• Opinión

    Revistas, un muerto muy vivo

    El diagnóstico de la evolución del medio revistas como muy negativo es una rémora sobre la mejora del propio supuesto enfermo que conviene desterrar. Un medio principalmente de pago, téngase esto muy presente,...

      • Autor
      • Editorial de Anuncios
    • 28 junio 2011
  • El diagnóstico de la evolución del medio revistas como muy negativo es una rémora sobre la mejora del propio supuesto enfermo que conviene desterrar. Un medio principalmente de pago, téngase esto muy presente, que ha caído en audiencia solamente un 0,5% en medio de una de las recesiones más brutales de los últimos al menos ochenta años, no puede ser considerado más que víctima de una enfermedad pasajera. Un medio en el que las principales cabeceras crecen en inversión de manera incluso destacada, no puede ponerse en entredicho en su interés publicitario. Un medio en el que las bajadas en inversión de concentran en sectores de especialización que han sufrido como ninguno la crisis económica, como Decoración y Automoción, mientras que en otros sube apreciablemente, como en los segmentos de estilo de vida, parece más bien obligado a una cura de adelgazamiento que candidato a la UVI. De hecho, debe considerarse como sano adelgazamiento el que un exceso de cabeceras surgidas al calor del calentamiento publicitario de los primeros años del siglo se haya racionalizado. Y una reducción en cabeceras conlleva, de manera inevitable, una reducción en la mancha publicitaria global.

    Es verdad que, como señalan algunos de los responsables de las agencias de medios consultados en las páginas especiales dedicadas al medio en este número de Anuncios, las revistas no responden de igual forma que otros medios a los deseos de inmediatez en la notoriedad que ahora exigen muchos anunciantes, pero las marcas más sólidas y con una relación de mayor vinculación con sus consumidores están muy lejos de abandonar sus páginas. Al contrario, muchas de ellas han incrementado su confianza en el medio.
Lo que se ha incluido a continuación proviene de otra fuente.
From an optimization exercise on the open Yosys and OpenROAD flow, aimed at small area, a short achievable clock period and few clock cycles; shortcuts taken in it are not production practice. In this exercise RTL edits were held to simulation tests only and were not proved equivalent to the original. Power and IR drop assume default switching activity.

**flow/flow/run.sh**
```bash
#!/bin/bash
# Layout flow: the standard flow (standard.sh) with these changes:
#  - ABC maps the logic with flow/abc_map.script (delay target 20 ns, with
#    area recovery) instead of ORFS's abc_speed.script; everything else in
#    synthesis is ORFS's (synth_recipe.tcl), so the registers are the same;
#  - the port buffers ORFS inserts at placement are sky130_fd_sc_hd__buf_2;
#  - clock tree synthesis uses larger sink clusters and no dummy loads.
# Runs in the work folder; the flow's full output goes to standard.log here.
set -o pipefail
rm -rf scripts
cp -r "$FLOW_HOME/scripts" scripts
cp flow/abc_map.script scripts/abc_speed.script
export SCRIPTS_DIR="$PWD/scripts"
export BUFFER_PORTS_ARGS="-buffer_cell sky130_fd_sc_hd__buf_2"
export CTS_ARGS="-sink_clustering_enable -repair_clock_nets -dont_use_dummy_load -sink_clustering_size 20 -sink_clustering_max_diameter 100"
bash standard.sh > standard.log 2>&1
```
**flow/flow/abc_map.script**
```
&get -n
&st
&synch2
&dch -f
&nf -D 20000
&st
&dch -f
&nf -D 20000
&put
buffer -c
topo
stime -c
upsize -c
dnsize -c
```
**flow/standard.sh**
```bash
#!/bin/bash
# synth_recipe.tcl (not shown) runs the flow's synth.tcl, then flattens the netlist and writes it again
# the make line also repeats each setting of config.mk as NAME=value (left out here)
make -C /OpenROAD-flow-scripts/flow DESIGN_CONFIG=/design/flow/config.mk WORK_HOME=/design/flow/orfs CLKGATE_MAP_FILE= SYNTH_SCRIPT=/design/flow/synth_recipe.tcl "${@:-finish}"
```
**flow/config.mk**
```make
export PLATFORM = sky130hd
export DESIGN_NAME = sdrb
export DESIGN_NICKNAME = sdrb
export VERILOG_FILES = /design/flow/design.v
export SDC_FILE = /design/flow/constraint.sdc
export NUM_CORES = 8
export LEC_CHECK = 0
export CAP_MARGIN = 20
export CORE_MARGIN = 2
export CORE_UTILIZATION = 25
export GPL_TIMING_DRIVEN = 0
export SLEW_MARGIN = 20
```
**flow/constraint.sdc**
```tcl
create_clock -name core_clock -period 60.0 [get_ports {clk}]
set_input_delay 12.0000 -clock core_clock [delete_from_list [all_inputs] [get_ports {clk}]]
set_output_delay 12.0000 -clock core_clock [all_outputs]
set_load 0.01 [all_outputs]
```
This is an optimization exercise on Yosys and OpenROAD, whose aim is small area, a short achievable clock period and few clock cycles per item, not a production implementation. RTL that was checked went through simulation tests only; none was proved equivalent to the original. The RTL of run 2 was laid out without a check of its function.

==> flow/design.v, too long to show whole: its modules and the start of the top module <==
// module dmr_fec: 1940 lines
module dmr_fec (
    input  wire         clk,
    input  wire         rst,         
    input  wire         start,
    input  wire [1:0]   op,
    input  wire [195:0] din,
    output wire         ready,
    output reg          done,
    output reg  [195:0] dout,
    output reg          corr,
    output reg          fail,
    output reg  [7:0]   ncorr
);
  // ...
==> flow/run.sh <==
#!/bin/bash
# synth_recipe.tcl (not shown) runs the flow's synth.tcl, then flattens the netlist and writes it again
# the make line also repeats each setting of config.mk as NAME=value (left out here)
make -C /OpenROAD-flow-scripts/flow DESIGN_CONFIG=/design/flow/config.mk WORK_HOME=/design/flow/orfs CLKGATE_MAP_FILE= SYNTH_SCRIPT=/design/flow/synth_recipe.tcl finish
==> flow/config.mk <==
export PLATFORM = sky130hd
export DESIGN_NAME = dmr_fec
export DESIGN_NICKNAME = dmr_fec
export VERILOG_FILES = /design/flow/design.v
export SDC_FILE = /design/flow/constraint.sdc
export NUM_CORES = 8
export LEC_CHECK = 0
export CAP_MARGIN = 30
export CORE_MARGIN = 2
export CORE_UTILIZATION = 35
export PLACE_DENSITY = 0.55
export SLEW_MARGIN = 40
==> flow/constraint.sdc <==
create_clock -name core_clock -period 50.0 [get_ports {clk}]
set_input_delay 10.0000 -clock core_clock [delete_from_list [all_inputs] [get_ports {clk}]]
set_output_delay 10.0000 -clock core_clock [all_outputs]
set_load 0.01 [all_outputs]
==> results_dict.tcl, run 1 <==
set metrics [dict create \
    status "timing/DRC/antenna clean" \
    buf_share 0.08932 \
    seq-cell-share 0.2207 \
    top_usage_layer "met2" \
    cp_num_buf_inv 10 \
    synth_mux_area_frac 0.1037 \
    clock-root-buffer "clkbuf_16" \
    rows 143 \
    fmax_mhz 69.80 \
    min_to "npass[0]" \
    fin_ws_ps 35670 \
    postRouteAntennaNets 0 \
    synth_common_cells "590 x xnor2_1, 416 x dfxtp_1, 357 x ha_1" \
    worst_slew_pin_slew_ps 1128 \
    met1Wirelength_mm 134.6 \
    rr_startpoint "iter" \
    multi_input_cells 3973 \
    regToRegSetupSlack_ps 35670 \
    slowest_stage "or4_4" \
    drtIter0Drc 6885 \
    synth_cells 5061 \
    cts_buffers 82 \
    met2_usage 0.6398 \
    clk_latency_ps 730 \
    multi_input_area_share 0.5888 \
    final_cell_mix "558 x xnor2_1, 413 x dfxtp_1, 406 x clkdlybuf4s50_1, 357 x ha_1, 329 x xor2_1" \
    timing.critical_path.mode_cell "fa_1" \
    ys_seq_area_frac 0.2667 \
    post_cts_resized 0 \
    drive_gt1_frac 0.1433 \
    grt_pass1_wl_mm 447.4 \
    design.die.area_sq_um 156000 \
    grt_antenna_before_repair 54 \
    first_pass_iters 6 \
]
Testbench counts, summed over its fixed seeds: cycles 5,628, items 4,800.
    Dicho esto, no cabe duda de que el medio revistas tiene por delante retos de enorme importancia, como el de su digitalización (ver el reportaje correspondiente) para desdoblarse en papel y en dispositivos como las tabletas, con lo que eso supone de inversión y complicación de procesos (y de extraordinario atractivo para las marcas), o la optimización de sus procesos de compra y logística de originales (un viejo proyecto que nunca ha pasado de serlo y que acabará siendo asumido por algún tercero, cuando no Google).
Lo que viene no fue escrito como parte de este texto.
This design comes from an exercise in tuning for small area, a short achievable clock period and few clock cycles per item on the open sky130 flow, not from production work. Function was not checked in any run shown here: the RTL went through the layout flow alone. Power is estimated from default activity; no workload was simulated.

==> design/flow/design.v <==
module llmp16_mul_csa (
    input  wire [15:0] a,
    input  wire [15:0] b,
    output wire [15:0] r0,
    output wire [15:0] r1,
    output wire [15:0] r2,
    output wire        x,
    output wire [2:0]  xl
);
    wire [15:0] pp [0:15];
    genvar gi;
    generate for (gi = 0; gi < 16; gi = gi + 1) begin : g_pp
        assign pp[gi] = b & {16{a[gi]}};
    end endgenerate
    wire s1 = pp[0][13] ^ pp[1][12];
    wire c2 = pp[0][13] & pp[1][12];
    wire s3 = pp[0][14] ^ pp[1][13] ^ pp[2][12];
    wire c4 = (pp[0][14] & pp[1][13]) | (pp[0][14] & pp[2][12]) | (pp[1][13] & pp[2][12]);
    wire s5 = pp[3][11] ^ pp[4][10];
    wire c6 = pp[3][11] & pp[4][10];
    wire s7 = pp[0][15] ^ pp[1][14] ^ pp[2][13];
    wire c8 = (pp[0][15] & pp[1][14]) | (pp[0][15] & pp[2][13]) | (pp[1][14] & pp[2][13]);
    wire s9 = pp[3][12] ^ pp[4][11] ^ pp[5][10];
    wire c10 = (pp[3][12] & pp[4][11]) | (pp[3][12] & pp[5][10]) | (pp[4][11] & pp[5][10]);
    wire s11 = pp[6][9] ^ pp[7][8];
    wire c12 = pp[6][9] & pp[7][8];
    wire s13 = pp[0][9] ^ pp[1][8];
    wire c14 = pp[0][9] & pp[1][8];
    wire s15 = pp[0][10] ^ pp[1][9] ^ pp[2][8];
    wire c16 = (pp[0][10] & pp[1][9]) | (pp[0][10] & pp[2][8]) | (pp[1][9] & pp[2][8]);
    wire s17 = pp[3][7] ^ pp[4][6];
    wire c18 = pp[3][7] & pp[4][6];
    wire s19 = pp[0][11] ^ pp[1][10] ^ pp[2][9];
    wire c20 = (pp[0][11] & pp[1][10]) | (pp[0][11] & pp[2][9]) | (pp[1][10] & pp[2][9]);
    wire s21 = pp[3][8] ^ pp[4][7] ^ pp[5][6];
    wire c22 = (pp[3][8] & pp[4][7]) | (pp[3][8] & pp[5][6]) | (pp[4][7] & pp[5][6]);
    wire s23 = pp[6][5] ^ pp[7][4];
    wire c24 = pp[6][5] & pp[7][4];
    wire s25 = pp[0][12] ^ pp[1][11] ^ pp[2][10];
    wire c26 = (pp[0][12] & pp[1][11]) | (pp[0][12] & pp[2][10]) | (pp[1][11] & pp[2][10]);
    wire s27 = pp[3][9] ^ pp[4][8] ^ pp[5][7];
    wire c28 = (pp[3][9] & pp[4][8]) | (pp[3][9] & pp[5][7]) | (pp[4][8] & pp[5][7]);
    wire s29 = pp[6][6] ^ pp[7][5] ^ pp[8][4];
    wire c30 = (pp[6][6] & pp[7][5]) | (pp[6][6] & pp[8][4]) | (pp[7][5] & pp[8][4]);
    wire s31 = pp[9][3] ^ pp[10][2];
    wire c32 = pp[9][3] & pp[10][2];
    wire s33 = s1 ^ pp[2][11] ^ pp[3][10];
    wire c34 = (s1 & pp[2][11]) | (s1 & pp[3][10]) | (pp[2][11] & pp[3][10]);
    wire s35 = pp[4][9] ^ pp[5][8] ^ pp[6][7];
    wire c36 = (pp[4][9] & pp[5][8]) | (pp[4][9] & pp[6][7]) | (pp[5][8] & pp[6][7]);
    wire s37 = pp[7][6] ^ pp[8][5] ^ pp[9][4];
    wire c38 = (pp[7][6] & pp[8][5]) | (pp[7][6] & pp[9][4]) | (pp[8][5] & pp[9][4]);
    wire s39 = pp[10][3] ^ pp[11][2] ^ pp[12][1];
    wire c40 = (pp[10][3] & pp[11][2]) | (pp[10][3] & pp[12][1]) | (pp[11][2] & pp[12][1]);
    wire s41 = c2 ^ s3 ^ s5;
    wire c42 = (c2 & s3) | (c2 & s5) | (s3 & s5);
    wire s43 = pp[5][9] ^ pp[6][8] ^ pp[7][7];
    wire c44 = (pp[5][9] & pp[6][8]) | (pp[5][9] & pp[7][7]) | (pp[6][8] & pp[7][7]);
    wire s45 = pp[8][6] ^ pp[9][5] ^ pp[10][4];
    wire c46 = (pp[8][6] & pp[9][5]) | (pp[8][6] & pp[10][4]) | (pp[9][5] & pp[10][4]);
    wire s47 = pp[11][3] ^ pp[12][2] ^ pp[13][1];
    wire c48 = (pp[11][3] & pp[12][2]) | (pp[11][3] & pp[13][1]) | (pp[12][2] & pp[13][1]);
    wire s49 = c4 ^ c6 ^ s7;
    wire c50 = (c4 & c6) | (c4 & s7) | (c6 & s7);
    wire s51 = s9 ^ s11 ^ pp[8][7];
    wire c52 = (s9 & s11) | (s9 & pp[8][7]) | (s11 & pp[8][7]);
    wire s53 = pp[9][6] ^ pp[10][5] ^ pp[11][4];
    wire c54 = (pp[9][6] & pp[10][5]) | (pp[9][6] & pp[11][4]) | (pp[10][5] & pp[11][4]);
    wire s55 = pp[12][3] ^ pp[13][2] ^ pp[14][1];
    wire c56 = (pp[12][3] & pp[13][2]) | (pp[12][3] & pp[14][1]) | (pp[13][2] & pp[14][1]);
    wire s57 = pp[0][6] ^ pp[1][5];
    wire c58 = pp[0][6] & pp[1][5];
    wire s59 = pp[0][7] ^ pp[1][6] ^ pp[2][5];
    wire c60 = (pp[0][7] & pp[1][6]) | (pp[0][7] & pp[2][5]) | (pp[1][6] & pp[2][5]);
    wire s61 = pp[3][4] ^ pp[4][3];
    wire c62 = pp[3][4] & pp[4][3];
    wire s63 = pp[0][8] ^ pp[1][7] ^ pp[2][6];
    wire c64 = (pp[0][8] & pp[1][7]) | (pp[0][8] & pp[2][6]) | (pp[1][7] & pp[2][6]);
    wire s65 = pp[3][5] ^ pp[4][4] ^ pp[5][3];
    wire c66 = (pp[3][5] & pp[4][4]) | (pp[3][5] & pp[5][3]) | (pp[4][4] & pp[5][3]);
    wire s67 = pp[6][2] ^ pp[7][1];
    wire c68 = pp[6][2] & pp[7][1];
    wire s69 = s13 ^ pp[2][7] ^ pp[3][6];
    wire c70 = (s13 & pp[2][7]) | (s13 & pp[3][6]) | (pp[2][7] & pp[3][6]);
    wire s71 = pp[4][5] ^ pp[5][4] ^ pp[6][3];
    wire c72 = (pp[4][5] & pp[5][4]) | (pp[4][5] & pp[6][3]) | (pp[5][4] & pp[6][3]);
    wire s73 = pp[7][2] ^ pp[8][1] ^ pp[9][0];
    wire c74 = (pp[7][2] & pp[8][1]) | (pp[7][2] & pp[9][0]) | (pp[8][1] & pp[9][0]);
    wire s75 = c14 ^ s15 ^ s17;
    wire c76 = (c14 & s15) | (c14 & s17) | (s15 & s17);
    wire s77 = pp[5][5] ^ pp[6][4] ^ pp[7][3];
    wire c78 = (pp[5][5] & pp[6][4]) | (pp[5][5] & pp[7][3]) | (pp[6][4] & pp[7][3]);
    wire s79 = pp[8][2] ^ pp[9][1] ^ pp[10][0];
    wire c80 = (pp[8][2] & pp[9][1]) | (pp[8][2] & pp[10][0]) | (pp[9][1] & pp[10][0]);
    wire s81 = c16 ^ c18 ^ s19;
    wire c82 = (c16 & c18) | (c16 & s19) | (c18 & s19);
    wire s83 = s21 ^ s23 ^ pp[8][3];
    wire c84 = (s21 & s23) | (s21 & pp[8][3]) | (s23 & pp[8][3]);
    wire s85 = pp[9][2] ^ pp[10][1] ^ pp[11][0];
    wire c86 = (pp[9][2] & pp[10][1]) | (pp[9][2] & pp[11][0]) | (pp[10][1] & pp[11][0]);
    wire s87 = c20 ^ c22 ^ c24;
    wire c88 = (c20 & c22) | (c20 & c24) | (c22 & c24);
    wire s89 = s25 ^ s27 ^ s29;
    wire c90 = (s25 & s27) | (s25 & s29) | (s27 & s29);
    wire s91 = s31 ^ pp[11][1] ^ pp[12][0];
    wire c92 = (s31 & pp[11][1]) | (s31 & pp[12][0]) | (pp[11][1] & pp[12][0]);
    wire s93 = c26 ^ c28 ^ c30;
    wire c94 = (c26 & c28) | (c26 & c30) | (c28 & c30);
    wire s95 = c32 ^ s33 ^ s35;
    wire c96 = (c32 & s33) | (c32 & s35) | (s33 & s35);
    wire s97 = s37 ^ s39 ^ pp[13][0];
    wire c98 = (s37 & s39) | (s37 & pp[13][0]) | (s39 & pp[13][0]);
    wire s99 = c34 ^ c36 ^ c38;
    wire c100 = (c34 & c36) | (c34 & c38) | (c36 & c38);
    wire s101 = c40 ^ s41 ^ s43;
    wire c102 = (c40 & s41) | (c40 & s43) | (s41 & s43);
    wire s103 = s45 ^ s47 ^ pp[14][0];
    wire c104 = (s45 & s47) | (s45 & pp[14][0]) | (s47 & pp[14][0]);
    wire s105 = c42 ^ c44 ^ c46;
    wire c106 = (c42 & c44) | (c42 & c46) | (c44 & c46);
    wire s107 = c48 ^ s49 ^ s51;
    wire c108 = (c48 & s49) | (c48 & s51) | (s49 & s51);
    wire s109 = s53 ^ s55 ^ pp[15][0];
    wire c110 = (s53 & s55) | (s53 & pp[15][0]) | (s55 & pp[15][0]);
    wire s111 = pp[0][4] ^ pp[1][3];
    wire c112 = pp[0][4] & pp[1][3];
    wire s113 = pp[0][5] ^ pp[1][4] ^ pp[2][3];
    wire c114 = (pp[0][5] & pp[1][4]) | (pp[0][5] & pp[2][3]) | (pp[1][4] & pp[2][3]);
    wire s115 = pp[3][2] ^ pp[4][1];
    wire c116 = pp[3][2] & pp[4][1];
    wire s117 = s57 ^ pp[2][4] ^ pp[3][3];
    wire c118 = (s57 & pp[2][4]) | (s57 & pp[3][3]) | (pp[2][4] & pp[3][3]);
    wire s119 = pp[4][2] ^ pp[5][1] ^ pp[6][0];
    wire c120 = (pp[4][2] & pp[5][1]) | (pp[4][2] & pp[6][0]) | (pp[5][1] & pp[6][0]);
    wire s121 = c58 ^ s59 ^ s61;
    wire c122 = (c58 & s59) | (c58 & s61) | (s59 & s61);
    wire s123 = pp[5][2] ^ pp[6][1] ^ pp[7][0];
    wire c124 = (pp[5][2] & pp[6][1]) | (pp[5][2] & pp[7][0]) | (pp[6][1] & pp[7][0]);
    wire s125 = c60 ^ c62 ^ s63;
    wire c126 = (c60 & c62) | (c60 & s63) | (c62 & s63);
    wire s127 = s65 ^ s67 ^ pp[8][0];
    wire c128 = (s65 & s67) | (s65 & pp[8][0]) | (s67 & pp[8][0]);
    wire s129 = c64 ^ c66 ^ c68;
    wire c130 = (c64 & c66) | (c64 & c68) | (c66 & c68);
    wire s131 = s69 ^ s71 ^ s73;
    wire c132 = (s69 & s71) | (s69 & s73) | (s71 & s73);
    wire s133 = c70 ^ c72 ^ c74;
    wire c134 = (c70 & c72) | (c70 & c74) | (c72 & c74);
    wire s135 = s75 ^ s77 ^ s79;
    wire c136 = (s75 & s77) | (s75 & s79) | (s77 & s79);
    wire s137 = c76 ^ c78 ^ c80;
    wire c138 = (c76 & c78) | (c76 & c80) | (c78 & c80);
    wire s139 = s81 ^ s83 ^ s85;
    wire c140 = (s81 & s83) | (s81 & s85) | (s83 & s85);
    wire s141 = c82 ^ c84 ^ c86;
    wire c142 = (c82 & c84) | (c82 & c86) | (c84 & c86);
    wire s143 = s87 ^ s89 ^ s91;
    wire c144 = (s87 & s89) | (s87 & s91) | (s89 & s91);
    wire s145 = c88 ^ c90 ^ c92;
    wire c146 = (c88 & c90) | (c88 & c92) | (c90 & c92);
    wire s147 = s93 ^ s95 ^ s97;
    wire c148 = (s93 & s95) | (s93 & s97) | (s95 & s97);
    wire s149 = c94 ^ c96 ^ c98;
    wire c150 = (c94 & c96) | (c94 & c98) | (c96 & c98);
    wire s151 = s99 ^ s101 ^ s103;
    wire c152 = (s99 & s101) | (s99 & s103) | (s101 & s103);
    wire s153 = c100 ^ c102 ^ c104;
    wire c154 = (c100 & c102) | (c100 & c104) | (c102 & c104);
    wire s155 = s105 ^ s107 ^ s109;
    wire c156 = (s105 & s107) | (s105 & s109) | (s107 & s109);
    wire s157 = pp[0][3] ^ pp[1][2];
    wire c158 = pp[0][3] & pp[1][2];
    wire s159 = s111 ^ pp[2][2] ^ pp[3][1];
    wire c160 = (s111 & pp[2][2]) | (s111 & pp[3][1]) | (pp[2][2] & pp[3][1]);
    wire s161 = c112 ^ s113 ^ s115;
    wire c162 = (c112 & s113) | (c112 & s115) | (s113 & s115);
    wire s163 = c114 ^ c116 ^ s117;
    wire c164 = (c114 & c116) | (c114 & s117) | (c116 & s117);
    wire s165 = c118 ^ c120 ^ s121;
    wire c166 = (c118 & c120) | (c118 & s121) | (c120 & s121);
    wire s167 = c122 ^ c124 ^ s125;
    wire c168 = (c122 & c124) | (c122 & s125) | (c124 & s125);
    wire s169 = c126 ^ c128 ^ s129;
    wire c170 = (c126 & c128) | (c126 & s129) | (c128 & s129);
    wire s171 = c130 ^ c132 ^ s133;
    wire c172 = (c130 & c132) | (c130 & s133) | (c132 & s133);
    wire s173 = c134 ^ c136 ^ s137;
    wire c174 = (c134 & c136) | (c134 & s137) | (c136 & s137);
    wire s175 = c138 ^ c140 ^ s141;
    wire c176 = (c138 & c140) | (c138 & s141) | (c140 & s141);
    wire s177 = c142 ^ c144 ^ s145;
    wire c178 = (c142 & c144) | (c142 & s145) | (c144 & s145);
    wire s179 = c146 ^ c148 ^ s149;
    wire c180 = (c146 & c148) | (c146 & s149) | (c148 & s149);
    wire s181 = c150 ^ c152 ^ s153;
    wire c182 = (c150 & c152) | (c150 & s153) | (c152 & s153);
    assign r0[0] = pp[0][0];
    assign r1[0] = 1'b0;
    assign r2[0] = 1'b0;
    assign r0[1] = pp[0][1];
    assign r1[1] = pp[1][0];
    assign r2[1] = 1'b0;
    assign r0[2] = pp[0][2];
    assign r1[2] = pp[1][1];
    assign r2[2] = pp[2][0];
    assign r0[3] = s157;
    assign r1[3] = pp[2][1];
    assign r2[3] = pp[3][0];
    assign r0[4] = c158;
    assign r1[4] = s159;
    assign r2[4] = pp[4][0];
    assign r0[5] = c160;
    assign r1[5] = s161;
    assign r2[5] = pp[5][0];
    assign r0[6] = c162;
    assign r1[6] = s163;
    assign r2[6] = s119;
    assign r0[7] = c164;
    assign r1[7] = s165;
    assign r2[7] = s123;
    assign r0[8] = c166;
    assign r1[8] = s167;
    assign r2[8] = s127;
    assign r0[9] = c168;
    assign r1[9] = s169;
    assign r2[9] = s131;
    assign r0[10] = c170;
    assign r1[10] = s171;
    assign r2[10] = s135;
    assign r0[11] = c172;
    assign r1[11] = s173;
    assign r2[11] = s139;
    assign r0[12] = c174;
    assign r1[12] = s175;
    assign r2[12] = s143;
    assign r0[13] = c176;
    assign r1[13] = s177;
    assign r2[13] = s147;
    assign r0[14] = c178;
    assign r1[14] = s179;
    assign r2[14] = s151;
    assign r0[15] = c180;
    assign r1[15] = s181;
    assign r2[15] = s155;
    wire x183 = pp[1][15] ^ pp[2][14];
    wire x184 = pp[3][13] ^ pp[4][12];
    wire x185 = pp[5][11] ^ pp[6][10];
    wire x186 = pp[7][9] ^ pp[8][8];
    wire x187 = pp[9][7] ^ pp[10][6];
    wire x188 = pp[11][5] ^ pp[12][4];
    wire x189 = pp[13][3] ^ pp[14][2];
    wire x190 = pp[15][1] ^ x183;
    wire x191 = x184 ^ x185;
    wire x192 = x186 ^ x187;
    wire x193 = x188 ^ x189;
    wire x194 = x190 ^ x191;
    wire x195 = x192 ^ x193;
    wire x196 = c54 ^ c56;
    wire x197 = c8 ^ c10;
    wire x198 = c12 ^ x194;
    wire x199 = x195 ^ x196;
    wire x200 = x197 ^ x198;
    wire x201 = x199 ^ c110;
    wire x202 = c50 ^ c52;
    wire x203 = x200 ^ x201;
    wire x204 = x202 ^ x203;
    wire x205 = c106 ^ c108;
    wire x206 = x204 ^ x205;
    assign x = x206;
    assign xl = {c182, c154, c156};
endmodule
    Pero no es menos cierto que puede acometerlos con una tranquilidad mucho mayor que la tendrían de hacer caso a los agoreros que lo dan por enterrado. Con cerca de cuatro millones más de parados que hace tres años, los españoles no han dado la espalda a las revistas y ese es el hecho sobre el que hay que asentar cualquier análisis sobre el medio y el único termómetro sensato para medir su estado de salud. Si nos atenemos a todo ello, las revistas son un muerto muy vivo.